Na porta da igreja depois da missa, os pais de Stefano, Italo Lai, de 77 anos, aposentado da saúde pública, e Marina Caria, de 68, se entristecem com a perspectiva.
- É muito deprimente - lamenta.
- O negócio é torcer para que eles todos encontrem alguma coisa por aqui - acrescenta, referindo-se ao governo de coalizão do primeiro-ministro Enrico Letta, que afirma que o combate ao desemprego entre os jovens é sua prioridade.
- Poder viver perto das pessoas que se ama não tem preço. É muito difícil partir, nem que seja para trabalhar - desabafa Stefano Lai.
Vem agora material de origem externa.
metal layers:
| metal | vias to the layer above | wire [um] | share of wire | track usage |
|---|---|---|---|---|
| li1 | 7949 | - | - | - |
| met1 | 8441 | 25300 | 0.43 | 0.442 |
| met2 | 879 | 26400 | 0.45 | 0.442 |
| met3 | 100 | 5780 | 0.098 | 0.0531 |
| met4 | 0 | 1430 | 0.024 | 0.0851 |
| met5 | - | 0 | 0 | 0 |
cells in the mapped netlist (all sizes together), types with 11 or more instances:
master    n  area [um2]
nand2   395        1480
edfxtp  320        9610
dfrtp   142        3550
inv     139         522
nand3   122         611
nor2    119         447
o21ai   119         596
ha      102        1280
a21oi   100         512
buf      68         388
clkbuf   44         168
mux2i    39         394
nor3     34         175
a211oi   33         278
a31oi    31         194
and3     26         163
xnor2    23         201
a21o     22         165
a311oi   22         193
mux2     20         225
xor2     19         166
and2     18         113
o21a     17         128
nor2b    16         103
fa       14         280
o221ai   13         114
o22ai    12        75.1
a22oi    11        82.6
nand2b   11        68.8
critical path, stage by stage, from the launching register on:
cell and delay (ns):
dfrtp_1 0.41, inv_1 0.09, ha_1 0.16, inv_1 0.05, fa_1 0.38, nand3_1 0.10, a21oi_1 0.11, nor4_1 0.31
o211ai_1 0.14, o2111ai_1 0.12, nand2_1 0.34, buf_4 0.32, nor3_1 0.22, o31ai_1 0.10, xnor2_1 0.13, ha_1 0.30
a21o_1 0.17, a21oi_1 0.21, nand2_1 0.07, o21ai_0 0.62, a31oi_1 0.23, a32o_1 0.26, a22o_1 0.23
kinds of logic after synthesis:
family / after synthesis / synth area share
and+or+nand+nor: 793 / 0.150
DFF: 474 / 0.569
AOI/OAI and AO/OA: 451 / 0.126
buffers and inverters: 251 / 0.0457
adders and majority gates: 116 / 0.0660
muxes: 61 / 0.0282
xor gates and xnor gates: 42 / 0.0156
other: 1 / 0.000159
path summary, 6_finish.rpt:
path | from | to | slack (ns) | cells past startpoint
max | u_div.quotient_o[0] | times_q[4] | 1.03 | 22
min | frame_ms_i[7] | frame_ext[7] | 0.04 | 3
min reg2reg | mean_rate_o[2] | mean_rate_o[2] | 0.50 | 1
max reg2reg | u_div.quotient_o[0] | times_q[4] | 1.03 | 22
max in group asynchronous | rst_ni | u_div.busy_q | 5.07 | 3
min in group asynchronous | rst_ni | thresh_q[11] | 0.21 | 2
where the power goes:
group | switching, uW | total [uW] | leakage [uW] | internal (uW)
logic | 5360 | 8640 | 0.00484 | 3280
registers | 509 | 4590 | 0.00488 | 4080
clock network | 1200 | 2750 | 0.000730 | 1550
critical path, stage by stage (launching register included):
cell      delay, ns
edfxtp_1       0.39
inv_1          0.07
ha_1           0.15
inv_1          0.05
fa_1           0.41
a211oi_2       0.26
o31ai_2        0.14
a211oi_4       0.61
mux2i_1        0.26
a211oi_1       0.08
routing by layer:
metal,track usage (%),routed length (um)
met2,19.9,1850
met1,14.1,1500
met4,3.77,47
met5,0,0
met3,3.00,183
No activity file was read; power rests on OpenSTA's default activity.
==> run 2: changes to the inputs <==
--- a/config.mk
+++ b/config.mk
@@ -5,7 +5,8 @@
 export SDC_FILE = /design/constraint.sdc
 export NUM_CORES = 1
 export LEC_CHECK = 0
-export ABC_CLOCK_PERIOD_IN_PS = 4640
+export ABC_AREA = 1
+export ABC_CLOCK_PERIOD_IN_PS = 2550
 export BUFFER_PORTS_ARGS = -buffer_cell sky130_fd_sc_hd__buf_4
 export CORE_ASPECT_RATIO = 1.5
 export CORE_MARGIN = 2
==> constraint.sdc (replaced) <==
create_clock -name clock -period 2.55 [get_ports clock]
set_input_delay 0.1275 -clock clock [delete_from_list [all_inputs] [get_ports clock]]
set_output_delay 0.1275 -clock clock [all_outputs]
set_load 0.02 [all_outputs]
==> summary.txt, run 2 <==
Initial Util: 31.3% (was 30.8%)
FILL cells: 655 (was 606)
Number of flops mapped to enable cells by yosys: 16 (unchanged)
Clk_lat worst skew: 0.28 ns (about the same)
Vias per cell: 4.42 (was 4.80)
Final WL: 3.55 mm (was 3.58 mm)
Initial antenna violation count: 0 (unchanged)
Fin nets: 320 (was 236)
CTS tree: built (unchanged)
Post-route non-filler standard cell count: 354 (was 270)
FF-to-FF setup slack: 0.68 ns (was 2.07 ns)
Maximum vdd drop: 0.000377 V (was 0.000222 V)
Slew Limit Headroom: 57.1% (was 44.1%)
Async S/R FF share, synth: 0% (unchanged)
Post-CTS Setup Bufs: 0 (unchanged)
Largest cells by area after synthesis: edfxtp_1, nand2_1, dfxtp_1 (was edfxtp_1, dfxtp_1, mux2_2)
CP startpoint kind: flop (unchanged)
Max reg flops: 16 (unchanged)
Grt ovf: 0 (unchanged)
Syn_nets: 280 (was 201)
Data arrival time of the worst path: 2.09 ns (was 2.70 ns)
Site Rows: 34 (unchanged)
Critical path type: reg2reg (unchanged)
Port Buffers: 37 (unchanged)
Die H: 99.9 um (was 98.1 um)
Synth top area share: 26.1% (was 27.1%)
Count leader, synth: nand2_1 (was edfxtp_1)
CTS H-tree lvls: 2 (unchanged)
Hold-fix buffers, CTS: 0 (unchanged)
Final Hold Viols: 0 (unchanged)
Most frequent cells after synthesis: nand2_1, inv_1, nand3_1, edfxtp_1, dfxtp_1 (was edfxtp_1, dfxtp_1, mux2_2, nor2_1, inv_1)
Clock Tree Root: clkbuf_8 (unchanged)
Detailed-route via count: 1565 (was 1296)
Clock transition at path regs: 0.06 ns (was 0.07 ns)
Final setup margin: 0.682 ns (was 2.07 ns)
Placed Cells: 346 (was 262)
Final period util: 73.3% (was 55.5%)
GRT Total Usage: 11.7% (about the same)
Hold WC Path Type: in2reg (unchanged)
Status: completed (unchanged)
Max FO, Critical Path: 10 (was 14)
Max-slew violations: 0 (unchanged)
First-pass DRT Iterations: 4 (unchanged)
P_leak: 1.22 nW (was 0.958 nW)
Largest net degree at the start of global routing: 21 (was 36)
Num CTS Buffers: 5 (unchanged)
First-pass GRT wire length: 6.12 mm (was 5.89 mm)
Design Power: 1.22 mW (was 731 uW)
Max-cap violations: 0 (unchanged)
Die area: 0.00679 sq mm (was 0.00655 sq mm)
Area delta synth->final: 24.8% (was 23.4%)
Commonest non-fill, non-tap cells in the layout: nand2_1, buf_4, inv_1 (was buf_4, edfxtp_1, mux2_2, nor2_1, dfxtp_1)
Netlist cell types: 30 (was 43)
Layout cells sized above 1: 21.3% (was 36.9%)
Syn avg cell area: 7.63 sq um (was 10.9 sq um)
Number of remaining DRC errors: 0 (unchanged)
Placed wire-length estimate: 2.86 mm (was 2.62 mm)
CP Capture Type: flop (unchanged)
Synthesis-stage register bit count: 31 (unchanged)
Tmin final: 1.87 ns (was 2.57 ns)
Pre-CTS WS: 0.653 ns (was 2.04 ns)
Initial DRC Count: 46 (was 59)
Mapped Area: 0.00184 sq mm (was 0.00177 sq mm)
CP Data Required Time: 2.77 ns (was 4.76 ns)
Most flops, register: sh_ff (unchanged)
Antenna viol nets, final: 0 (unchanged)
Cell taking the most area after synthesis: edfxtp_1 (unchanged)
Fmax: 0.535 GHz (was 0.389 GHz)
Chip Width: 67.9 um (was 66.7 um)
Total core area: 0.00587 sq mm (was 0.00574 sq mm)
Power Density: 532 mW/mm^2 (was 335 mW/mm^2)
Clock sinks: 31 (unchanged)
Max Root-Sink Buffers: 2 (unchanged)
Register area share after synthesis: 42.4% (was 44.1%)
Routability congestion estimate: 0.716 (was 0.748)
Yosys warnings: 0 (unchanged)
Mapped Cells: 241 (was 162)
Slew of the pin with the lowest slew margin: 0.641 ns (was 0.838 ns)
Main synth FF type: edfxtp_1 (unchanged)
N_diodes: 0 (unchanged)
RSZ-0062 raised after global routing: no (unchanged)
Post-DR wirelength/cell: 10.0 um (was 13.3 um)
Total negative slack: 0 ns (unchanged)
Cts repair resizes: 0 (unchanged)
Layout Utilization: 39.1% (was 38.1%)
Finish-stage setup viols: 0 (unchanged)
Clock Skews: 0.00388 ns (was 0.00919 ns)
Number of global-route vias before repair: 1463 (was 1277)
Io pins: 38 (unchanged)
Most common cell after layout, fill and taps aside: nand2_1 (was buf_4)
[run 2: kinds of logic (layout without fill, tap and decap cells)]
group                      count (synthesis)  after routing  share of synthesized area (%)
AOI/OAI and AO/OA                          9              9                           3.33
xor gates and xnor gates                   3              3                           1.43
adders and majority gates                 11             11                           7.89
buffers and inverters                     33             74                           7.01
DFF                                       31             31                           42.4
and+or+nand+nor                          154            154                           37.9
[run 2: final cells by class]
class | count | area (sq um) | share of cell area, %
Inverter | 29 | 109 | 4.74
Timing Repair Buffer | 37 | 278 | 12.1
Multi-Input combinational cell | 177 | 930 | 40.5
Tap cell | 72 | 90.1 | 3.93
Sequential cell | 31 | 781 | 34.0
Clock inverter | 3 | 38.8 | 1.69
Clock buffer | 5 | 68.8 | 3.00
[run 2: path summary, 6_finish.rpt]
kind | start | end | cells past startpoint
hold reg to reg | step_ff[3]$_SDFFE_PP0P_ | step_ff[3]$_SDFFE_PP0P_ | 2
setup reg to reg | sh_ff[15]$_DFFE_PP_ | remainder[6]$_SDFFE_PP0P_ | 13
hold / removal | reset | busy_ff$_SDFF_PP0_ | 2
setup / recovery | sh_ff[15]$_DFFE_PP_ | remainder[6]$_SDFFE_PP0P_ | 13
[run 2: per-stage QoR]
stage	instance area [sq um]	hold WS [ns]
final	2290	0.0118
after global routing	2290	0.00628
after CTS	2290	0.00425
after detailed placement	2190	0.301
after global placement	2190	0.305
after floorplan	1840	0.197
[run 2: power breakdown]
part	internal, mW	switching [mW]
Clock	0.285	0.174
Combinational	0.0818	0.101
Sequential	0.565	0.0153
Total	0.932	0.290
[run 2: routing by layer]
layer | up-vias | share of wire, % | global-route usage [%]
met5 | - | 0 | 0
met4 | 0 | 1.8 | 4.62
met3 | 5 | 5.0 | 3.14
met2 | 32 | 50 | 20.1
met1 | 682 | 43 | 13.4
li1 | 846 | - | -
$ cat config.mk
export PLATFORM = sky130hd
export DESIGN_NAME = state_variable_filter_top_flat
export DESIGN_NICKNAME = d
export VERILOG_FILES = /design/src/rtl/svf_pkg.sv /design/src/rtl/svf_if.sv /design/src/rtl/svf_mac.sv /design/src/rtl/state_variable_filter_top.sv /design/src/flat_wrapper.sv
export SDC_FILE = /design/constraint.sdc
export NUM_CORES = 1
export LEC_CHECK = 0
export ABC_CLOCK_PERIOD_IN_PS = 9750
export BUFFER_PORTS_ARGS = -buffer_cell sky130_fd_sc_hd__buf_2
export CAP_MARGIN = 20
export CORE_MARGIN = 4
export CORE_UTILIZATION = 60
export CTS_CLUSTER_SIZE = 40
export DETAILED_ROUTE_END_ITERATION = 10
export PLACE_DENSITY = 0.87
export SYNTH_ARGS = -nofsm -noshare
export SYNTH_HDL_FRONTEND = slang
export SYNTH_SLANG_ARGS = --single-unit
$ cat constraint.sdc
create_clock -name clk -period 9.75 [get_ports clk]
set_input_delay 1.4625 -clock clk [delete_from_list [all_inputs] [get_ports clk]]
set_output_delay 1.4625 -clock clk [all_outputs]
set_load 0.01 [all_outputs]
--- src/rtl/core/llia_level.sv ---
// ----------------------------------------------------------------------------
// Liquid level interlock level qualifier
// Debounces the level pin inside detect windows, counts phases and times the
// wait between windows.
// ----------------------------------------------------------------------------
module llia_level #(
	parameter int LONG_COUNT_BITS  = 24,
	parameter int SHORT_COUNT_BITS = 16
) (
	input  logic                clk,
	input  logic                arst_n,
	input  logic                step,
	input  logic                wet,
	input  llia_pkg::cfg_regs_t cfg,
	output logic                liquid_ok_n,
	output logic                dry_fault_n
);
	import llia_pkg::*;

	localparam logic [31:0] LONG_MAX = 32'((64'd1 << LONG_COUNT_BITS) - 64'd1);
	localparam logic [SHORT_COUNT_BITS-1:0] S_ONE = 1;
	localparam logic [LONG_COUNT_BITS-1:0]  L_ONE = 1;
	localparam logic [PHASE_BITS-1:0]       P_ONE = 1;

	logic [SHORT_COUNT_BITS-1:0] wet_run_q, wet_run_n;
	logic [SHORT_COUNT_BITS-1:0] dry_run_q, dry_run_n;
	logic                        ok_q, ok_n;
	logic                        fault_q, fault_n;
	logic                        window_q, window_n;
	logic [LONG_COUNT_BITS-1:0]  wait_q, wait_n;
	logic [PHASE_BITS-1:0]       phase_q, phase_n;
	logic                        close;
	logic [23:0]                 ivl;
	logic [31:0]                 ivl32;

	always_comb begin
		wet_run_n = wet_run_q;
		dry_run_n = dry_run_q;
		ok_n      = ok_q;
		fault_n   = fault_q;
		window_n  = window_q;
		wait_n    = wait_q;
		phase_n   = phase_q;
		close     = 1'b0;
		ivl       = cfg.first_interval_ticks;
		ivl32     = 32'(ivl);
		if (window_q) begin
			if (wet) begin
				wet_run_n = (wet_run_q == '1) ? wet_run_q : wet_run_q + S_ONE;
				dry_run_n = '0;
				close     = 32'(wet_run_n) >= 32'(cfg.debounce_ticks);
			end else begin
				dry_run_n = (dry_run_q == '1) ? dry_run_q : dry_run_q + S_ONE;
				wet_run_n = '0;
				close     = 32'(dry_run_n) >= 32'(cfg.debounce_ticks);
			end
			if (close) begin
				ok_n     = wet;
				fault_n  = !wet;
				window_n = 1'b0;
				phase_n  = (phase_q == '1) ? phase_q : phase_q + P_ONE;
				ivl      = (phase_n <= {1'b0, cfg.early_phase_count}) ?
					cfg.first_interval_ticks : cfg.later_interval_ticks;
				ivl32    = 32'(ivl);
				wait_n   = (ivl32 > LONG_MAX) ? LONG_MAX[LONG_COUNT_BITS-1:0] :
					ivl32[LONG_COUNT_BITS-1:0];
			end
		end else if (wait_q <= L_ONE) begin
			wait_n    = '0;
			window_n  = 1'b1;
			wet_run_n = '0;
			dry_run_n = '0;
		end else begin
			wait_n = wait_q - L_ONE;
		end
	end

	always_ff @(posedge clk or negedge arst_n) begin
		if (!arst_n) begin
			wet_run_q <= '0;
			dry_run_q <= '0;
			ok_q      <= 1'b0;
			fault_q   <= 1'b0;
			window_q  <= 1'b1;
			wait_q    <= '0;
			phase_q   <= '0;
		end else if (step) begin
			wet_run_q <= wet_run_n;
			dry_run_q <= dry_run_n;
			ok_q      <= ok_n;
			fault_q   <= fault_n;
			window_q  <= window_n;
			wait_q    <= wait_n;
			phase_q   <= phase_n;
		end
	end

	assign liquid_ok_n = ok_n;
	assign dry_fault_n = fault_n;
endmodule

--- src/rtl/core/llia_flow.sv ---
// ----------------------------------------------------------------------------
// Liquid level interlock flow debouncer
// Debounces the flow pin on every tick with saturating run counters.
// ----------------------------------------------------------------------------
module llia_flow #(
	parameter int SHORT_COUNT_BITS = 16
) (
	input  logic                clk,
	input  logic                arst_n,
	input  logic                step,
	input  logic                flow_valid,
	input  llia_pkg::cfg_regs_t cfg,
	output logic                flow_ok_n
);
	import llia_pkg::*;

	localparam logic [SHORT_COUNT_BITS-1:0] S_ONE = 1;

	logic [SHORT_COUNT_BITS-1:0] on_run_q, on_run_n;
	logic [SHORT_COUNT_BITS-1:0] off_run_q, off_run_n;
	logic                        flag_q, flag_n;

	always_comb begin
		on_run_n  = on_run_q;
		off_run_n = off_run_q;
		flag_n    = flag_q;
		if (flow_valid) begin
			on_run_n  = (on_run_q == '1) ? on_run_q : on_run_q + S_ONE;
			off_run_n = '0;
			if (32'(on_run_n) >= 32'(cfg.debounce_ticks)) begin
				flag_n = 1'b1;
			end
		end else begin
			off_run_n = (off_run_q == '1) ? off_run_q : off_run_q + S_ONE;
			on_run_n  = '0;
			if (32'(off_run_n) >= 32'(cfg.debounce_ticks)) begin
				flag_n = 1'b0;
			end
		end
	end

	always_ff @(posedge clk or negedge arst_n) begin
		if (!arst_n) begin
			on_run_q  <= '0;
			off_run_q <= '0;
			flag_q    <= 1'b0;
		end else if (step) begin
			on_run_q  <= on_run_n;
			off_run_q <= off_run_n;
			flag_q    <= flag_n;
		end
	end

	assign flow_ok_n = flag_n;
endmodule

--- src/rtl/core/llia_alarm.sv ---
// ----------------------------------------------------------------------------
// Liquid level interlock dry-running alarm
// Times the absence of liquid, then sounds a toggling buzzer for a set length
// and holds a silent alarm until liquid returns.
// ----------------------------------------------------------------------------
module llia_alarm #(
	parameter int LONG_COUNT_BITS  = 24,
	parameter int SHORT_COUNT_BITS = 16
) (
	input  logic                clk,
	input  logic                arst_n,
	input  logic                step,
	input  logic                liquid_ok,
	input  llia_pkg::cfg_regs_t cfg,
	output logic                alarm_on_n,
	output logic                buzzer_n
);
	import llia_pkg::*;

	localparam logic [SHORT_COUNT_BITS-1:0] S_ONE = 1;
	localparam logic [LONG_COUNT_BITS-1:0]  L_ONE = 1;

	logic [LONG_COUNT_BITS-1:0]  dry_time_q, dry_time_n;
	logic [LONG_COUNT_BITS-1:0]  alarm_time_q, alarm_time_n;
	logic [SHORT_COUNT_BITS-1:0] beep_time_q, beep_time_n;
	logic                        beep_level_q, beep_level_n;
	logic [1:0]                  mode_q, mode_n;

	always_comb begin
		dry_time_n   = dry_time_q;
		alarm_time_n = alarm_time_q;
		beep_time_n  = beep_time_q;
		beep_level_n = beep_level_q;
		mode_n       = mode_q;
		if (liquid_ok) begin
			dry_time_n = '0;
			if (mode_q != MODE_IDLE) begin
				mode_n       = MODE_IDLE;
				alarm_time_n = '0;
				beep_time_n  = '0;
				beep_level_n = 1'b0;
			end
		end else begin
			dry_time_n = (dry_time_q == '1) ? dry_time_q : dry_time_q + L_ONE;
			if (mode_q == MODE_IDLE && 32'(dry_time_n) >= 32'(cfg.dry_alarm_ticks)) begin
				mode_n       = MODE_ACTIVE;
				alarm_time_n = '0;
				beep_time_n  = '0;
				beep_level_n = 1'b1;
			end
		end
		if (mode_n == MODE_ACTIVE) begin
			beep_time_n = (beep_time_n == '1) ? beep_time_n : beep_time_n + S_ONE;
			if (32'(beep_time_n) >= 32'(cfg.beep_half_period_ticks)) begin
				beep_time_n  = '0;
				beep_level_n = !beep_level_n;
			end
			alarm_time_n = (alarm_time_n == '1) ? alarm_time_n : alarm_time_n + L_ONE;
			if (32'(alarm_time_n) >= 32'(cfg.alarm_length_ticks)) begin
				mode_n       = MODE_SILENT;
				beep_level_n = 1'b0;
			end
		end
	end

	always_ff @(posedge clk or negedge arst_n) begin
		if (!arst_n) begin
			dry_time_q   <= '0;
			alarm_time_q <= '0;
			beep_time_q  <= '0;
			beep_level_q <= 1'b0;
			mode_q       <= MODE_IDLE;
		end else if (step) begin
			dry_time_q   <= dry_time_n;
			alarm_time_q <= alarm_time_n;
			beep_time_q  <= beep_time_n;
			beep_level_q <= beep_level_n;
			mode_q       <= mode_n;
		end
	end

	assign alarm_on_n = (mode_n != MODE_IDLE);
	assign buzzer_n   = beep_level_n;
endmodule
Seu primo Alberto, de 19 anos que mora em Perdasdefogu, concorda.
Os Melis parecem mesmo ser uma família feliz - e garantem que a receita da longevidade é a fé na Igreja Católica e a ausência de estresse. Praticamente não há brigas ou desentendimentos entre eles.
- Se você ataca, eles revidam com um gesto de carinho - conta o primo Giacomo Mameli. Um faz companhia ao outro e riem de suas piadas.
Aos 105, Consolata usa roupas pretas desde que perdeu o marido, em 1968, mas não o senso de humor. Quando pedi que tirasse os óculos para ser fotografada, ela riu e disse:
- Pronto, é agora que arrumo um namorado!
Consolata vive em um apartamento simples de dois quartos, cheio de imagens religiosas e fotos de família, na mesma casa que os outros irmãos. Ela teve 14 filhos, dos quais nove sobreviveram.
- Hoje em dia tem televisão; naquela época, não tinha - diz uma de suas sobrinhas, Anna Maria Melis, enquanto a família se espreme na sala pequena para compartilhar histórias, à guisa de justificativa.
Consolata ainda prepara sua própria sopa de legumes, geralmente tomando metade no almoço e esquentando a outra metade no jantar. A irmã Claudina faz o mesmo.
- Ainda faço a minha sopa - disse ela na véspera do 100º aniversário.
- E ainda falo mal dos outros - completou, com uma piscada. Quando perguntei como ela passava o tempo, Claudina riu:
- Saio sentando de cadeira em cadeira.
Antonino e Vitalio, carteiro aposentado, trabalham quase todos os dias na horta que possuem na periferia do vilarejo, com vista para as montanhas do leste da Sardenha. Com o sol já se pondo, eles me mostraram as belas fileiras de cebolas, alho, fava e grão-de-bico.
Os irmãos Melis contam que comem e bebem de tudo, mas sempre com moderação. Praticamente todos passaram a vida inteira no vilarejo. Seus netos, que nasceram na Sardenha, mas se espalharam pela Itália, não se cansam de admirá-los.
- Eu também quero chegar aos 105, mas só se for desse jeito, todo animadinho e cheio das piadas. Eles ainda gostam de viver - diz Stefano Lai.